Siobhan: It’s interesting. From a production company perspective, the industry seems to have massively evolved over the past three years in particular. I have always pioneered female directors but at the start, I encountered women who felt threatened by the idea of supporting other women who were stepping into the director’s shoes. It seemed that they were so used to the tradition of having a man’s direction that they perhaps felt envious that a woman could command the same creative results. They struggled to comprehend that women could be as intuitive, as powerful, particularly on-set. I think that says a lot about our societal conditioning and why representation is so important.

It took a hell of a long time for the industry to recognise female creativity in areas outside the stereotypical world of feminine hygiene, beauty and fashion, but I think we have finally moved beyond that… to a point. There are still areas of advertising that are seen as incredibly male dominated, even now. Formula One for example. For this reason, I love that Charlotte Tilbury has taken the bull by the horns and is now an official sponsor of F1 Academy – a female-only racing championship. Now perhaps we will see less male-driven (pardon the pun) typical F1 advertising – and Merman is so here for it!

Q: Award shows such as The BAFTAs and The OSCARS show that female director representations are still lacking behind their male counterparts. Even The Superbowl has a low output from female talent, do you think there’s still a long way to go before it’s an even playing field?

Siobhan: Grrrr…don’t even get me started. The advertising industry STILL seems to revert to type when it comes to the Superbowl. Why is that? Women everywhere are making ground breaking work. Then for some reason, when these unparalleled opportunities emerge, women get overlooked. There’s a lot of discourse around ‘familiarity’ or reverting to a ‘safe pair of hands’ which seems to override equality in female consideration.

Q: As a female founded production company with predominantly a female workforce, Merman has created some powerhouse female-centric dramas including Bad Sisters and Motherland. Do you feel that this perception is still at the heart of who Merman is, and why brands and talent are attracted to working with the company?

Siobhan: Yes, I do. Merman are celebrated for often tackling difficult subject matters in ways that are both witty and informative from female-led perspectives. I love this about our company and love that people recognise this as our IP. Currently, we are working on two separate female-focused charity projects, one that aligns prominently with Bad Sisters. It is a Branded Entertainment piece that encompasses what we are about on every level.

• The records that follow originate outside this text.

--- src/rtl/mem_store_align.sv ---
// Turns a byte-addressed, right-justified store into a word address,
// lane-aligned data and byte mask; flags misaligned or illegal stores.
module mem_store_align
    import store_buffer_pkg::*;
(
    input  logic [XLEN-1:0]         addr_i,
    input  logic [XLEN-1:0]         data_i,
    input  logic [MEM_TYPE_LEN-1:0] type_i,
    output sb_entry_t               entry_o,
    output logic                    err_o
);

    logic [1:0] off;

    always_comb begin
        off           = addr_i[1:0];
        entry_o.word  = addr_i[XLEN-1:2];
        entry_o.wdata = data_i << {off, 3'b000};
        entry_o.wmask = '0;
        err_o         = 1'b0;
        case (type_i)
            MEM_B: entry_o.wmask = 4'b0001 << off;
            MEM_H: begin
                entry_o.wmask = 4'b0011 << off;
                err_o         = off[0];
            end
            MEM_W: begin
                entry_o.wmask = 4'b1111;
                err_o         = (off != 2'b00);
            end
            default: err_o = 1'b1;
        endcase
    end

endmodule

--- src/rtl/store_buffer.sv ---
// In-order store buffer: queues aligned stores in a small circular array and
// drains them one at a time through a req/ack memory write port.
module store_buffer #(
    parameter int unsigned XLEN  = store_buffer_pkg::XLEN,
    parameter int unsigned DEPTH = 2
) (
    input  logic                                   clk,
    input  logic                                   reset,
    input  logic                                   st_valid,
    output logic                                   st_ready,
    input  logic [XLEN-1:0]                        st_addr,
    input  logic [XLEN-1:0]                        st_data,
    input  logic [store_buffer_pkg::MEM_TYPE_LEN-1:0] st_type,
    output logic                                   st_error,
    output logic                                   mem_req,
    input  logic                                   mem_ack,
    output logic [XLEN-1:0]                        mem_addr,
    output logic [XLEN-1:0]                        mem_wdata,
    output logic [3:0]                             mem_wmask,
    output logic                                   empty
);

    import store_buffer_pkg::*;

    localparam int unsigned AW = $clog2(DEPTH);

    sb_state_e        state_q;
    sb_entry_t        entries_q [DEPTH];
    logic [AW-1:0]    wr_ptr_q, rd_ptr_q;
    logic [AW:0]      count_q, count_d;
    logic             st_error_q;

    sb_entry_t        new_entry;
    sb_entry_t        head;
    logic             align_err;
    logic             full, accept, push, pop;

    mem_store_align u_align (
        .addr_i  (st_addr),
        .data_i  (st_data),
        .type_i  (st_type),
        .entry_o (new_entry),
        .err_o   (align_err)
    );

    // Full blocks acceptance even when the head is being acked this cycle.
    assign full     = (count_q == (AW+1)'(DEPTH));
    assign st_ready = !full && !reset;
    assign accept   = st_valid && st_ready;
    assign push     = accept && !align_err;
    assign pop      = (state_q == S_BUSY) && mem_ack;

    always_comb begin
        count_d = count_q;
        case ({push, pop})
            2'b10:   count_d = count_q + 1'b1;
            2'b01:   count_d = count_q - 1'b1;
            default: count_d = count_q;
        endcase
    end

    always_ff @(posedge clk) begin
        if (reset) begin
            state_q    <= S_IDLE;
            wr_ptr_q   <= '0;
            rd_ptr_q   <= '0;
            count_q    <= '0;
            st_error_q <= 1'b0;
        end else begin
            st_error_q <= accept && align_err;
            count_q    <= count_d;
            if (push) begin
                entries_q[wr_ptr_q] <= new_entry;
                wr_ptr_q            <= wr_ptr_q + 1'b1;
            end
            if (pop) begin
                rd_ptr_q <= rd_ptr_q + 1'b1;
            end
            case (state_q)
                S_IDLE:  if (push) state_q <= S_BUSY;
                S_BUSY:  if (count_d == '0) state_q <= S_IDLE;
                default: state_q <= S_IDLE;
            endcase
        end
    end

    assign head      = entries_q[rd_ptr_q];
    assign mem_req   = (state_q == S_BUSY);
    assign mem_addr  = mem_req ? {head.word, 2'b00} : '0;
    assign mem_wdata = mem_req ? head.wdata : '0;
    assign mem_wmask = mem_req ? head.wmask : '0;
    assign st_error  = st_error_q;
    assign empty     = (count_q == '0);

endmodule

Q: What do you think are the main challenges Merman faces today in the commercial space?

Siobhan: We face the same challenges as everyone else, but I vehemently believe that what stands us apart is the strength of our TV arm which has proven a hugely beneficial asset when journeying into the branded entertainment space. This is a massive focus for us this year. Every production company says they’re doing it too, but Merman is privileged to be in a unique position where we’ve proven ourselves as award-winning original storytellers, who have the talent at the top to prove it, paired with years of commercial expertise.

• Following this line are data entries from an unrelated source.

$ cat src/rtl/pipe_ctrl_defs_pkg.sv
// Shared encodings for the pipeline hazard controller:
// sequencer states and EX operand forwarding selects.
package pipe_ctrl_defs;

   typedef enum logic [1:0] {
      RUN    = 2'd0,
      DRAIN  = 2'd1,
      HALTED = 2'd2
   } state_t;

   localparam logic [1:0] FWD_RF    = 2'b00;
   localparam logic [1:0] FWD_EXMEM = 2'b01;
   localparam logic [1:0] FWD_MEMWB = 2'b10;

endpackage

$ cat src/rtl/fwd_unit.sv
// EX operand forwarding select for one source register.
// The younger EX/MEM result wins over MEM/WB; x0 never forwards.
module fwd_unit
   import pipe_ctrl_defs::*;
(
   input  logic [4:0] rs,
   input  logic [4:0] mem_rd,
   input  logic       mem_reg_write,
   input  logic [4:0] wb_rd,
   input  logic       wb_reg_write,
   output logic [1:0] fwd
);

   logic mem_hit;
   logic wb_hit;

   assign mem_hit = mem_reg_write & (mem_rd != 5'd0) & (mem_rd == rs);
   assign wb_hit  = wb_reg_write & (wb_rd != 5'd0) & (wb_rd == rs);

   always_comb begin
      fwd = FWD_RF;
      if (mem_hit)
         fwd = FWD_EXMEM;
      else if (wb_hit)
         fwd = FWD_MEMWB;
   end

endmodule

$ cat src/rtl/pipeline_hazard_ctrl.sv
// Stall/flush/forward sequencer for the 5-stage RV32I pipeline,
// including the ebreak drain/halt/resume sequence.
module pipeline_hazard_ctrl
   import pipe_ctrl_defs::*;
#(
   parameter int DRAIN_CYCLES = 2,
   parameter int CNT_W        = 32
) (
   input  logic             clk,
   input  logic             rst_n,
   input  logic [4:0]       id_rs0,
   input  logic [4:0]       id_rs1,
   input  logic             id_use0,
   input  logic             id_use1,
   input  logic [4:0]       ex_rs0,
   input  logic [4:0]       ex_rs1,
   input  logic [4:0]       ex_rd,
   input  logic             ex_mem_to_reg,
   input  logic             ex_nop,
   input  logic             ex_ebreak,
   input  logic             ex_redirect,
   input  logic [4:0]       mem_rd,
   input  logic [4:0]       wb_rd,
   input  logic             mem_reg_write,
   input  logic             wb_reg_write,
   input  logic             dmem_busy,
   input  logic             resume,
   output logic             pc_stop,
   output logic             ifid_stop,
   output logic             ifid_clr,
   output logic             idex_stop,
   output logic             idex_clr,
   output logic             exmem_stop,
   output logic             exmem_clr,
   output logic             memwb_stop,
   output logic             memwb_clr,
   output logic [1:0]       fwd_a,
   output logic [1:0]       fwd_b,
   output logic             halt_capture,
   output logic             resume_jump,
   output logic             halted,
   output logic [CNT_W-1:0] stall_cycles
);

   localparam int DW = (DRAIN_CYCLES < 2) ? 1 : $clog2(DRAIN_CYCLES + 1);
   localparam logic [DW-1:0] DRAIN_INIT = DW'(DRAIN_CYCLES);

   state_t         state;
   state_t         state_nxt;
   logic [DW-1:0]  drain_cnt;
   logic [DW-1:0]  drain_nxt;
   logic           resume_jump_q;
   logic           freeze;
   logic           load_use;

   assign load_use = ex_mem_to_reg & ~ex_nop & (ex_rd != 5'd0)
                   & ((id_use0 & (id_rs0 == ex_rd))
                   |  (id_use1 & (id_rs1 == ex_rd)));

   // HALTED holds every register exactly like a data-memory wait does
   assign freeze = dmem_busy | (state == HALTED);

   always_comb begin
      pc_stop      = 1'b0;
      ifid_stop    = 1'b0;
      idex_stop    = 1'b0;
      exmem_stop   = 1'b0;
      memwb_stop   = 1'b0;
      ifid_clr     = 1'b0;
      idex_clr     = 1'b0;
      exmem_clr    = 1'b0;
      memwb_clr    = 1'b0;
      halt_capture = 1'b0;
      state_nxt    = state;
      drain_nxt    = drain_cnt;
      if (freeze) begin
         pc_stop    = 1'b1;
         ifid_stop  = 1'b1;
         idex_stop  = 1'b1;
         exmem_stop = 1'b1;
         memwb_stop = 1'b1;
      end
      unique case (state)
         RUN: begin
            if (dmem_busy) begin
            end else if (ex_ebreak & ~ex_nop) begin
               pc_stop      = 1'b1;
               ifid_clr     = 1'b1;
               idex_clr     = 1'b1;
               halt_capture = 1'b1;
               state_nxt    = DRAIN;
               drain_nxt    = DRAIN_INIT;
            end else if (ex_redirect) begin
               ifid_clr = 1'b1;
               idex_clr = 1'b1;
            end else if (load_use) begin
               pc_stop   = 1'b1;
               ifid_stop = 1'b1;
               idex_clr  = 1'b1;
            end
         end
         DRAIN: begin
            if (!dmem_busy) begin
               pc_stop  = 1'b1;
               ifid_clr = 1'b1;
               idex_clr = 1'b1;
               if (drain_cnt == DW'(1))
                  state_nxt = HALTED;
               else
                  drain_nxt = drain_cnt - 1'b1;
            end
         end
         HALTED: begin
            if (resume)
               state_nxt = RUN;
         end
         default: state_nxt = RUN;
      endcase
      if (!rst_n) begin
         pc_stop      = 1'b0;
         ifid_stop    = 1'b0;
         idex_stop    = 1'b0;
         exmem_stop   = 1'b0;
         memwb_stop   = 1'b0;
         ifid_clr     = 1'b1;
         idex_clr     = 1'b1;
         exmem_clr    = 1'b1;
         memwb_clr    = 1'b1;
         halt_capture = 1'b0;
      end
   end

   always_ff @(posedge clk or negedge rst_n) begin
      if (!rst_n) begin
         state         <= RUN;
         drain_cnt     <= '0;
         resume_jump_q <= 1'b0;
         stall_cycles  <= '0;
      end else begin
         state         <= state_nxt;
         drain_cnt     <= drain_nxt;
         resume_jump_q <= (state == HALTED) & resume;
         if (pc_stop && !(&stall_cycles))
            stall_cycles <= stall_cycles + 1'b1;
      end
   end

   assign resume_jump = resume_jump_q;
   assign halted      = (state == HALTED);

   fwd_unit u_fwd_a (
      .rs            (ex_rs0),
      .mem_rd        (mem_rd),
      .mem_reg_write (mem_reg_write),
      .wb_rd         (wb_rd),
      .wb_reg_write  (wb_reg_write),
      .fwd           (fwd_a)
   );

   fwd_unit u_fwd_b (
      .rs            (ex_rs1),
      .mem_rd        (mem_rd),
      .mem_reg_write (mem_reg_write),
      .wb_rd         (wb_rd),
      .wb_reg_write  (wb_reg_write),
      .fwd           (fwd_b)
   );

endmodule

Q: What can we expect to see from Merman in 2024?

Siobhan: I am so excited about 2024! It has kicked off with a bang and somehow feels like a whole new universe to 2023.

We have made some key changes to the roster and are making huge efforts to diversify in every way. This is being prioritised within the range of work we create, the talent we represent and when expanding into areas we haven’t previously occupied, such as music videos and branded entertainment.

Across the pond, our US counterparts recently released a 23 episode rom-com series for Walmart, directed by writer/director Erica Dunton (Ted Lasso, Julia, The Summer I Turned Pretty). Alongside continuing to pursue traditional advertising, we are also looking to replicate opportunities just like this within the UK market, working directly with brands and charities to tell original stories that advertise in a different, less conventional way. We intend to be at the forefront of these evolving aspirations and this constantly changing landscape. Bring it on!